As a writer you may think you are clear, unambiguous and to the point. You may think there is no room for misinterpretation or ambiguity but you are wrong.

Every reader brings their own context, their own concerns, problems and priorities. Readers read into your paper what they want.

This lesson goes beyond my writing, it goes into my speaking and my presenting, from there into my leading, my enthusing, my nudging.

Ultimately, it is very hard for me – or anyone else – to tell anyone else what to do because it is the receiver who decides what they have been asked to do. (More next time.)

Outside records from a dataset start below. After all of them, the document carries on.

===== src/rtl/mcu_pkg.sv =====
// Shared definitions for the multi-cycle control unit: opcode values,
// instruction-class indices, FSM state encoding, datapath mux/ALU codes and
// the bundled control word driven by the FSM output decode.
package mcu_pkg;

    // Opcodes (IR[31:26])
    localparam logic [5:0] OP_R    = 6'b000000;
    localparam logic [5:0] OP_LW   = 6'b000001;
    localparam logic [5:0] OP_SW   = 6'b000010;
    localparam logic [5:0] OP_ADDI = 6'b000011;
    localparam logic [5:0] OP_SLTI = 6'b000100;
    localparam logic [5:0] OP_J    = 6'b000101;
    localparam logic [5:0] OP_JAL  = 6'b000110;
    localparam logic [5:0] OP_JR   = 6'b000111;
    localparam logic [5:0] OP_BEQ  = 6'b001000;

    // Bit positions in the one-hot instruction class vector
    localparam int CLS_R    = 0;
    localparam int CLS_LW   = 1;
    localparam int CLS_SW   = 2;
    localparam int CLS_ADDI = 3;
    localparam int CLS_SLTI = 4;
    localparam int CLS_J    = 5;
    localparam int CLS_JAL  = 6;
    localparam int CLS_JR   = 7;
    localparam int CLS_BEQ  = 8;
    localparam int CLS_ILL  = 9;
    localparam int CLS_W    = 10;

    localparam logic [1:0] ALU_OP_FUNCT = 2'b00;
    localparam logic [1:0] ALU_OP_ADD   = 2'b01;
    localparam logic [1:0] ALU_OP_SUB   = 2'b10;
    localparam logic [1:0] ALU_OP_SLT   = 2'b11;

    localparam logic [1:0] ALU_B_REG    = 2'b00;
    localparam logic [1:0] ALU_B_FOUR   = 2'b01;
    localparam logic [1:0] ALU_B_IMM    = 2'b10;
    localparam logic [1:0] ALU_B_IMM_SH = 2'b11;

    localparam logic [1:0] PC_SRC_ALU    = 2'b00;
    localparam logic [1:0] PC_SRC_ALUOUT = 2'b01;
    localparam logic [1:0] PC_SRC_JUMP   = 2'b10;
    localparam logic [1:0] PC_SRC_A      = 2'b11;

    typedef enum logic [3:0] {
        S_START   = 4'd0,
        S_FETCH   = 4'd1,
        S_DECODE  = 4'd2,
        S_EXEC_R  = 4'd3,
        S_R_WB    = 4'd4,
        S_EXEC_I  = 4'd5,
        S_I_WB    = 4'd6,
        S_MEM_ADR = 4'd7,
        S_MEM_RD  = 4'd8,
        S_LW_WB   = 4'd9,
        S_MEM_WR  = 4'd10,
        S_BRANCH  = 4'd11,
        S_JUMP    = 4'd12,
        S_JAL     = 4'd13,
        S_JR      = 4'd14,
        S_HALT    = 4'd15
    } state_t;

    typedef struct packed {
        logic       pc_write;
        logic       pc_write_cond;
        logic       i_or_d;
        logic       mem_read;
        logic       mem_write;
        logic       ir_write;
        logic       reg_dst;
        logic       r31;
        logic       mem_to_reg;
        logic       write_pc_4;
        logic       reg_write;
        logic       alu_src_a;
        logic [1:0] alu_src_b;
        logic [1:0] alu_op;
        logic [1:0] pc_src;
        logic       instr_done;
    } ctrl_t;

endpackage


===== src/rtl/multicycle_cu_if.sv =====
// Control-unit <-> datapath bundle.
//   opc, zero, mem_ready      : datapath -> control unit
//   datapath controls, instr_done, retired : control unit -> datapath
//   illegal_op                : present only when MCU_ILLEGAL_TRAP_EN is defined
// modport master = control unit, modport slave = datapath side.
interface multicycle_cu_if #(
    parameter int OPC_W    = 6,
    parameter int RETIRE_W = 16
);
    logic [OPC_W-1:0]    opc;
    logic                zero;
    logic                mem_ready;
    logic                pc_write;
    logic                pc_write_cond;
    logic                i_or_d;
    logic                mem_read;
    logic                mem_write;
    logic                ir_write;
    logic                reg_dst;
    logic                r31;
    logic                mem_to_reg;
    logic                write_pc_4;
    logic                reg_write;
    logic                alu_src_a;
    logic [1:0]          alu_src_b;
    logic [1:0]          alu_op;
    logic [1:0]          pc_src;
    logic                instr_done;
    logic [RETIRE_W-1:0] retired;
`ifdef MCU_ILLEGAL_TRAP_EN
    logic                illegal_op;
`endif

    modport master (
        input  opc, zero, mem_ready,
        output pc_write, pc_write_cond, i_or_d, mem_read, mem_write, ir_write,
               reg_dst, r31, mem_to_reg, write_pc_4, reg_write, alu_src_a,
               alu_src_b, alu_op, pc_src, instr_done, retired
`ifdef MCU_ILLEGAL_TRAP_EN
        , illegal_op
`endif
    );

    modport slave (
        output opc, zero, mem_ready,
        input  pc_write, pc_write_cond, i_or_d, mem_read, mem_write, ir_write,
               reg_dst, r31, mem_to_reg, write_pc_4, reg_write, alu_src_a,
               alu_src_b, alu_op, pc_src, instr_done, retired
`ifdef MCU_ILLEGAL_TRAP_EN
        , illegal_op
`endif
    );
endinterface


===== src/rtl/mcu_opc_decode.sv =====
// Combinational opcode decoder.
//   opc : opcode from IR
//   cls : one-hot instruction class (CLS_* positions); unknown opcodes set CLS_ILL
module mcu_opc_decode
    import mcu_pkg::*;
#(
    parameter int OPC_W = 6
) (
    input  logic [OPC_W-1:0] opc,
    output logic [CLS_W-1:0] cls
);

    always_comb begin
        cls = '0;
        case (opc)
            OPC_W'(OP_R):    cls[CLS_R]    = 1'b1;
            OPC_W'(OP_LW):   cls[CLS_LW]   = 1'b1;
            OPC_W'(OP_SW):   cls[CLS_SW]   = 1'b1;
            OPC_W'(OP_ADDI): cls[CLS_ADDI] = 1'b1;
            OPC_W'(OP_SLTI): cls[CLS_SLTI] = 1'b1;
            OPC_W'(OP_J):    cls[CLS_J]    = 1'b1;
            OPC_W'(OP_JAL):  cls[CLS_JAL]  = 1'b1;
            OPC_W'(OP_JR):   cls[CLS_JR]   = 1'b1;
            OPC_W'(OP_BEQ):  cls[CLS_BEQ]  = 1'b1;
            default:         cls[CLS_ILL]  = 1'b1;
        endcase
    end

endmodule


===== src/rtl/multicycle_cu.sv =====
// Multi-cycle control FSM for the shared-memory MIPS-subset datapath, plus
// retired-instruction counter.
//   clk, rst : rising-edge clock, asynchronous active-high reset
//   bus      : multicycle_cu_if.master (opc/zero/mem_ready in, controls out)
// Build option MCU_ILLEGAL_TRAP_EN: unknown opcodes park the FSM in HALT and
// raise illegal_op; without it they retire as a NOP straight from DECODE.
//
// state   | meaning
// --------+-----------------------------------------------------------
// START   | post-reset idle cycle, all controls low
// FETCH   | read instruction at PC, PC+4; waits on mem_ready
// DECODE  | branch target into ALUOut, dispatch on opcode
// EXEC_R  | A op B (funct)
// R_WB    | write rd
// EXEC_I  | A + / slt sext imm
// I_WB    | write rt
// MEM_ADR | A + sext imm -> ALUOut
// MEM_RD  | data read at ALUOut; waits on mem_ready
// LW_WB   | write MDR to rt
// MEM_WR  | data write at ALUOut; retires on mem_ready
// BRANCH  | A - B, PC <= ALUOut if zero
// JUMP    | PC <= jump address
// JAL     | PC <= jump address, r31 <= PC
// JR      | PC <= A
// HALT    | illegal opcode trap, held until reset (trap build only)
module multicycle_cu
    import mcu_pkg::*;
#(
    parameter int OPC_W    = 6,
    parameter int RETIRE_W = 16
) (
    input logic            clk,
    input logic            rst,
    multicycle_cu_if.master bus
);

    state_t              state;
    state_t              state_nxt;
    ctrl_t               ctrl;
    logic [CLS_W-1:0]    cls;
    logic [RETIRE_W-1:0] retired;

    mcu_opc_decode #(.OPC_W(OPC_W)) u_opc_decode (
        .opc (bus.opc),
        .cls (cls)
    );

    always_ff @(posedge clk or posedge rst) begin
        if (rst) begin
            state <= S_START;
        end else begin
            state <= state_nxt;
        end
    end

    always_comb begin
        state_nxt = state;
        case (state)
            S_START:  state_nxt = S_FETCH;
            S_FETCH:  if (bus.mem_ready) state_nxt = S_DECODE;
            S_DECODE: begin
                if (cls[CLS_R])                        state_nxt = S_EXEC_R;
                else if (cls[CLS_LW] || cls[CLS_SW])   state_nxt = S_MEM_ADR;
                else if (cls[CLS_ADDI] || cls[CLS_SLTI]) state_nxt = S_EXEC_I;
                else if (cls[CLS_BEQ])                 state_nxt = S_BRANCH;
                else if (cls[CLS_J])                   state_nxt = S_JUMP;
                else if (cls[CLS_JAL])                 state_nxt = S_JAL;
                else if (cls[CLS_JR])                  state_nxt = S_JR;
`ifdef MCU_ILLEGAL_TRAP_EN
                else                                   state_nxt = S_HALT;
`else
                else                                   state_nxt = S_FETCH;
`endif
            end
            S_EXEC_R:  state_nxt = S_R_WB;
            S_EXEC_I:  state_nxt = S_I_WB;
            S_MEM_ADR: state_nxt = cls[CLS_LW] ? S_MEM_RD : S_MEM_WR;
            S_MEM_RD:  if (bus.mem_ready) state_nxt = S_LW_WB;
            S_MEM_WR:  if (bus.mem_ready) state_nxt = S_FETCH;
            S_R_WB, S_I_WB, S_LW_WB,
            S_BRANCH, S_JUMP, S_JAL, S_JR: state_nxt = S_FETCH;
            S_HALT:    state_nxt = S_HALT;
            default:   state_nxt = S_START;
        endcase
    end

    always_comb begin
        ctrl = '0;
        case (state)
            S_FETCH: begin
                ctrl.mem_read  = 1'b1;
                ctrl.alu_src_b = ALU_B_FOUR;
                ctrl.alu_op    = ALU_OP_ADD;
                ctrl.pc_src    = PC_SRC_ALU;
                ctrl.ir_write  = bus.mem_ready;
                ctrl.pc_write  = bus.mem_ready;
            end
            S_DECODE: begin
                ctrl.alu_src_b = ALU_B_IMM_SH;
                ctrl.alu_op    = ALU_OP_ADD;
`ifndef MCU_ILLEGAL_TRAP_EN
                // unknown opcode retires here as a NOP
                ctrl.instr_done = cls[CLS_ILL];
`endif
            end
            S_EXEC_R: begin
                ctrl.alu_src_a = 1'b1;
                ctrl.alu_src_b = ALU_B_REG;
                ctrl.alu_op    = ALU_OP_FUNCT;
            end
            S_R_WB: begin
                ctrl.reg_dst    = 1'b1;
                ctrl.reg_write  = 1'b1;
                ctrl.instr_done = 1'b1;
            end
            S_EXEC_I: begin
                ctrl.alu_src_a = 1'b1;
                ctrl.alu_src_b = ALU_B_IMM;
                ctrl.alu_op    = cls[CLS_SLTI] ? ALU_OP_SLT : ALU_OP_ADD;
            end
            S_I_WB: begin
                ctrl.reg_write  = 1'b1;
                ctrl.instr_done = 1'b1;
            end
            S_MEM_ADR: begin
                ctrl.alu_src_a = 1'b1;
                ctrl.alu_src_b = ALU_B_IMM;
                ctrl.alu_op    = ALU_OP_ADD;
            end
            S_MEM_RD: begin
                ctrl.mem_read = 1'b1;
                ctrl.i_or_d   = 1'b1;
            end
            S_LW_WB: begin
                ctrl.mem_to_reg = 1'b1;
                ctrl.reg_write  = 1'b1;
                ctrl.instr_done = 1'b1;
            end
            S_MEM_WR: begin
                ctrl.mem_write  = 1'b1;
                ctrl.i_or_d     = 1'b1;
                ctrl.instr_done = bus.mem_ready;
            end
            S_BRANCH: begin
                ctrl.alu_src_a     = 1'b1;
                ctrl.alu_src_b     = ALU_B_REG;
                ctrl.alu_op        = ALU_OP_SUB;
                ctrl.pc_src        = PC_SRC_ALUOUT;
                ctrl.pc_write_cond = 1'b1;
                ctrl.instr_done    = 1'b1;
            end
            S_JUMP: begin
                ctrl.pc_src     = PC_SRC_JUMP;
                ctrl.pc_write   = 1'b1;
                ctrl.instr_done = 1'b1;
            end
            S_JAL: begin
                ctrl.pc_src     = PC_SRC_JUMP;
                ctrl.pc_write   = 1'b1;
                ctrl.r31        = 1'b1;
                ctrl.write_pc_4 = 1'b1;
                ctrl.reg_write  = 1'b1;
                ctrl.instr_done = 1'b1;
            end
            S_JR: begin
                ctrl.pc_src     = PC_SRC_A;
                ctrl.pc_write   = 1'b1;
                ctrl.instr_done = 1'b1;
            end
            default: ctrl = '0;
        endcase
    end

    always_ff @(posedge clk or posedge rst) begin
        if (rst) begin
            retired <= '0;
        end else if (ctrl.instr_done) begin
            retired <= retired + RETIRE_W'(1);
        end
    end

    assign bus.pc_write      = ctrl.pc_write;
    assign bus.pc_write_cond = ctrl.pc_write_cond;
    assign bus.i_or_d        = ctrl.i_or_d;
    assign bus.mem_read      = ctrl.mem_read;
    assign bus.mem_write     = ctrl.mem_write;
    assign bus.ir_write      = ctrl.ir_write;
    assign bus.reg_dst       = ctrl.reg_dst;
    assign bus.r31           = ctrl.r31;
    assign bus.mem_to_reg    = ctrl.mem_to_reg;
    assign bus.write_pc_4    = ctrl.write_pc_4;
    assign bus.reg_write     = ctrl.reg_write;
    assign bus.alu_src_a     = ctrl.alu_src_a;
    assign bus.alu_src_b     = ctrl.alu_src_b;
    assign bus.alu_op        = ctrl.alu_op;
    assign bus.pc_src        = ctrl.pc_src;
    assign bus.instr_done    = ctrl.instr_done;
    assign bus.retired       = retired;
`ifdef MCU_ILLEGAL_TRAP_EN
    assign bus.illegal_op    = (state == S_HALT);
`endif

endmodule


===== src/flat_wrapper.sv =====
// flat-port wrapper written by rule: the top's interface ports become plain ports
module multicycle_cu_flat import mcu_pkg::*;
#(
    parameter int OPC_W    = 6,
    parameter int RETIRE_W = 16
)
  (clk, rst, bus_opc, bus_zero, bus_mem_ready, bus_pc_write, bus_pc_write_cond, bus_i_or_d, bus_mem_read, bus_mem_write, bus_ir_write, bus_reg_dst, bus_r31, bus_mem_to_reg, bus_write_pc_4, bus_reg_write, bus_alu_src_a, bus_alu_src_b, bus_alu_op, bus_pc_src, bus_instr_done, bus_retired);
  multicycle_cu_if #(.OPC_W(OPC_W), .RETIRE_W(RETIRE_W)) bus_i ();
  input logic clk;
  input logic rst;
  input wire logic [$bits(bus_i.opc)-1:0] bus_opc;
  input wire logic [$bits(bus_i.zero)-1:0] bus_zero;
  input wire logic [$bits(bus_i.mem_ready)-1:0] bus_mem_ready;
  output wire logic [$bits(bus_i.pc_write)-1:0] bus_pc_write;
  output wire logic [$bits(bus_i.pc_write_cond)-1:0] bus_pc_write_cond;
  output wire logic [$bits(bus_i.i_or_d)-1:0] bus_i_or_d;
  output wire logic [$bits(bus_i.mem_read)-1:0] bus_mem_read;
  output wire logic [$bits(bus_i.mem_write)-1:0] bus_mem_write;
  output wire logic [$bits(bus_i.ir_write)-1:0] bus_ir_write;
  output wire logic [$bits(bus_i.reg_dst)-1:0] bus_reg_dst;
  output wire logic [$bits(bus_i.r31)-1:0] bus_r31;
  output wire logic [$bits(bus_i.mem_to_reg)-1:0] bus_mem_to_reg;
  output wire logic [$bits(bus_i.write_pc_4)-1:0] bus_write_pc_4;
  output wire logic [$bits(bus_i.reg_write)-1:0] bus_reg_write;
  output wire logic [$bits(bus_i.alu_src_a)-1:0] bus_alu_src_a;
  output wire logic [$bits(bus_i.alu_src_b)-1:0] bus_alu_src_b;
  output wire logic [$bits(bus_i.alu_op)-1:0] bus_alu_op;
  output wire logic [$bits(bus_i.pc_src)-1:0] bus_pc_src;
  output wire logic [$bits(bus_i.instr_done)-1:0] bus_instr_done;
  output wire logic [$bits(bus_i.retired)-1:0] bus_retired;
  assign bus_i.opc = bus_opc;
  assign bus_i.zero = bus_zero;
  assign bus_i.mem_ready = bus_mem_ready;
  assign bus_pc_write = bus_i.pc_write;
  assign bus_pc_write_cond = bus_i.pc_write_cond;
  assign bus_i_or_d = bus_i.i_or_d;
  assign bus_mem_read = bus_i.mem_read;
  assign bus_mem_write = bus_i.mem_write;
  assign bus_ir_write = bus_i.ir_write;
  assign bus_reg_dst = bus_i.reg_dst;
  assign bus_r31 = bus_i.r31;
  assign bus_mem_to_reg = bus_i.mem_to_reg;
  assign bus_write_pc_4 = bus_i.write_pc_4;
  assign bus_reg_write = bus_i.reg_write;
  assign bus_alu_src_a = bus_i.alu_src_a;
  assign bus_alu_src_b = bus_i.alu_src_b;
  assign bus_alu_op = bus_i.alu_op;
  assign bus_pc_src = bus_i.pc_src;
  assign bus_instr_done = bus_i.instr_done;
  assign bus_retired = bus_i.retired;
  multicycle_cu #(.OPC_W(OPC_W), .RETIRE_W(RETIRE_W)) u_core (.clk(clk), .rst(rst), .bus(bus_i));
endmodule

===== config.mk =====
export PLATFORM = sky130hd
export DESIGN_NAME = multicycle_cu_flat
export DESIGN_NICKNAME = d
export VERILOG_FILES = /design/src/rtl/mcu_pkg.sv /design/src/rtl/multicycle_cu_if.sv /design/src/rtl/mcu_opc_decode.sv /design/src/rtl/multicycle_cu.sv /design/src/flat_wrapper.sv
export SDC_FILE = /design/constraint.sdc
export NUM_CORES = 1
export LEC_CHECK = 0
export BUFFER_PORTS_ARGS = -buffer_cell sky130_fd_sc_hd__clkbuf_2
export CORE_MARGIN = 1.5
export CORE_UTILIZATION = 45
export CTS_CLUSTER_DIAMETER = 80
export DETAILED_ROUTE_END_ITERATION = 12
export MAX_ROUTING_LAYER = met4
export PLACE_DENSITY = 0.73
export REMOVE_ABC_BUFFERS = 1
export SYNTH_ARGS = -nofsm -noshare
export SYNTH_HDL_FRONTEND = slang
export SYNTH_SLANG_ARGS = --single-unit

===== constraint.sdc =====
create_clock -name clk -period 3.4 [get_ports clk]
set_clock_uncertainty 0.05 [all_clocks]
set_input_delay 0.68 -clock clk [delete_from_list [all_inputs] [get_ports clk]]
set_output_delay 0.68 -clock clk [all_outputs]
set_load 0.05 [all_outputs]

==> impl_metrics.toml, run 1 <==
[cts]
ctsRootBufferMaster = "clkbuf_4"
clock_latency_ns = 0.30
clkTransAtPathRegs_ns = 0.11
cts_resized = 0
clock-sinks = 20
cts_setup_buffers = 0
cts_buffer_depth = 2
tritoncts = "built"
cts_hold_buf = 0
cts_buffers = 3
cts_max_level = 1

[min_path]
min_path_type = "input port to async pin"

[worst_setup_path]
critPathBufInv = 1
cp-end-kind = "output port"
crit_type = "flip-flop to output port"
critPathSlowestCell = "dfrtp_1"
start_kind = "flip-flop"
required_ns = 2.67
cpLargestDelayFamily = "flip-flops"
critPathMaxFanout = 23
max_stage_delay_ns = 0.63
arrival_ns = 2.29
crit_chain = "nand2b_1 -> nor2_1 -> a31o_1 -> clkbuf_2"

[final_layout]
syn2layout_area_growth_pct = 15.5
stdcell_area_mm2 = 0.00155
final_nets = 202
diodes = 0
drive_above_1_share = 0.274

[placement]
place_ws_ns = 0.670
port-buffer-count = 43
place_area_mm2 = 0.00151
dp_hpwl_um = 2000
gp_congestion = 0.815

[yosys]
synth_edf_count = 0
synth_seq_cells = 20
synth_fa_ha_area_frac = 0.0168
synth_cells = 156
synth.area.top_cells = "dfrtp_1, xnor2_1, nand4_1, nand2_1, nand2b_1"
yosysSeqAreaShare = 0.374
netlist_area_mm2 = 0.00134
synth_area_leader_cell = "dfrtp_1"
synth_top_family_by_area = "simple AND/OR/NAND/NOR gates"
synth-async-reset-ratio = 1.00
ys_types = 40
synth-compound-area-share = 0.100
synth_simple_gate_area_frac = 0.310
synthXorXnorAreaFrac = 0.118
yosysTopAreaCellShare = 0.374
synthFlopType = "dfrtp_1"
yosysWarnings = 0
syn_avg_cell_area_um2 = 8.57
muxShareOfSynthArea = 0.00842

[drt]
vias_per_cell = 5.49
routedWlPerCell_um = 12.6
drt_iter0_drc = 42
drcViolationCount = 0
num_vias = 1213
antenna_left = 0
wirelength_um = 2790
drt_first_pass_iters = 4

[run]
cap_violations = 0

[power]
p_int_mw = 0.602
ir_worst_vdd_v = 0.000689
p_clk_frac = 0.092
combPwrFrac = 0.605
p_total_mw = 1.47
leakage_nw = 0.710
power_switching_mw = 0.869
p_per_area_mw_per_mm2 = 952
seq_power_share = 0.303
power_switching_share = 0.591

[timing]
finalHoldViolCount = 0
rsz0062_at_grt = "no"
setup_ws_ns = 0.378
fin_setup_tns_ns = 0
fin_crit_ns = 3.02
maxSlewViolCount = 0
whs_ns = 0.417
fin_crit_sh = 0.889
fmax_mhz = 331
finalSetupViolCount = 0
worst_pin_slew_ns = 0.741
max_slew_margin = 0.505

[die]
initial_core_util = 0.481
core_mm2 = 0.00278
die-area_mm2 = 0.00331
fp.dieW_um = 57.5
fp.dieH_um = 57.5
fp-row-count = 19
io_pins = 45

[grt]
track_usage = 0.180
antenna_found_initial = 0
grt-ovfl-total = 0
grt_pass1_wl_um = 4600
grt_max_degree = 24
grt_pass1_vias = 1065

[outcome]
outcome = "complete, no violations"
==> path summary, 6_finish.rpt <==
check                      slack (ns)                endpoint              startpoint  depth (start not counted)
setup reg to reg                 1.23  u_core.bus.retired[10]         u_core.state[3]                          5
max in group asynchronous        2.42  u_core.bus.retired[13]                     rst                          2
setup / recovery                 0.38          bus_instr_done         u_core.state[3]                          4
hold / removal                   0.42   u_core.bus.retired[1]                     rst                          2
min in group clk                 0.44  u_core.bus.retired[15]  u_core.bus.retired[15]                          1
hold reg to reg                  0.44  u_core.bus.retired[15]  u_core.bus.retired[15]                          1
==> cells in the final DEF, fill, tap and decap left out, drive strengths merged, types with 3 or more instances in the layout <==
cell    Yosys  routed
clkbuf      6      47
dfrtp      20      20
xnor2      17      17
nand2      16      16
nor2       13      13
nand4      13      13
nand2b      8       8
nor3        7       7
o21ai       6       6
nand3       5       5
a21oi       5       5
and3        4       4
inv         4       4
nor4        3       3
==> metrics by stage <==
stage                     instances  utilization
after floorplan                 143            -
after global placement          217        0.543
after detailed placement        217        0.543
after CTS                       221        0.556
after global routing            221        0.556
final                           221        0.556
==> layout make-up <==
type,instances,area (µm²)
multi-input combinational,119,739
inverter,4,15.0
fill,276,1240
clock buffer,4,36.3
sequential,20,500
timing repair buffer,43,215
tap,31,38.8
==> kinds of logic (layout without fill, tap and decap cells) <==
family / count (synthesis) / count (layout)
mux: 1 / 1
simple gates: 77 / 77
buf+inv: 17 / 51
xor+xnor: 18 / 18
flops: 20 / 20
compound gates: 21 / 21
fa+ha+maj: 2 / 2
==> synth_stat cells, types with 2 or more instances <==
library cell and instances:
nor2_1 13, xnor2_1 17, buf_2 3, clkbuf_1 6, and2_1 2, a21oi_1 5
nor4_1 3, o21ai_0 6, dfrtp_1 20, nand2b_1 8, inv_1 4, nand2_1 16
and3_1 4, nand3_1 5, nand4_1 13, buf_6 2, nor3_1 6
==> power groups by stage <==
stage | Clock (mW) | Sequential [mW] | Combinational (mW)
detailed placement | 0 | 0.447 | 0.893
finish | 0.136 | 0.445 | 0.890
floorplan | 0 | 0.536 | 0.596
global route | 0.148 | 0.462 | 0.948
CTS | 0.140 | 0.442 | 0.896
global placement | 0 | 0.440 | 0.882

I’d love to see you at EuroPLoP and see you learn this lesson but few can afford the time – and energy – so take this short cut: always assume people will interpret your words differently. Strive to keep you messages simple. Explain yourself, ask other what they have heard and always, always, give other people the chance to say something so you can receive feedback. Without feedback you can’t correct and you can’t improve.

When the audience is important to you, when you actually care about them don’t just say “Any comments?” or “Does anyone have questions?” Instead, pause. Ask the person on your right what they think, then the person to their right, and go all around the circle. Don’t reply, let everyone have their voice and respect that voice.

You might not have time to do this too often but make some time to do it. When I do multi-day training sessions I usually do it each morning, or important meetings after a break or before we move to conclusion. Many people shy away from speaking so give everyone a moment to be special. Save your replies to the end.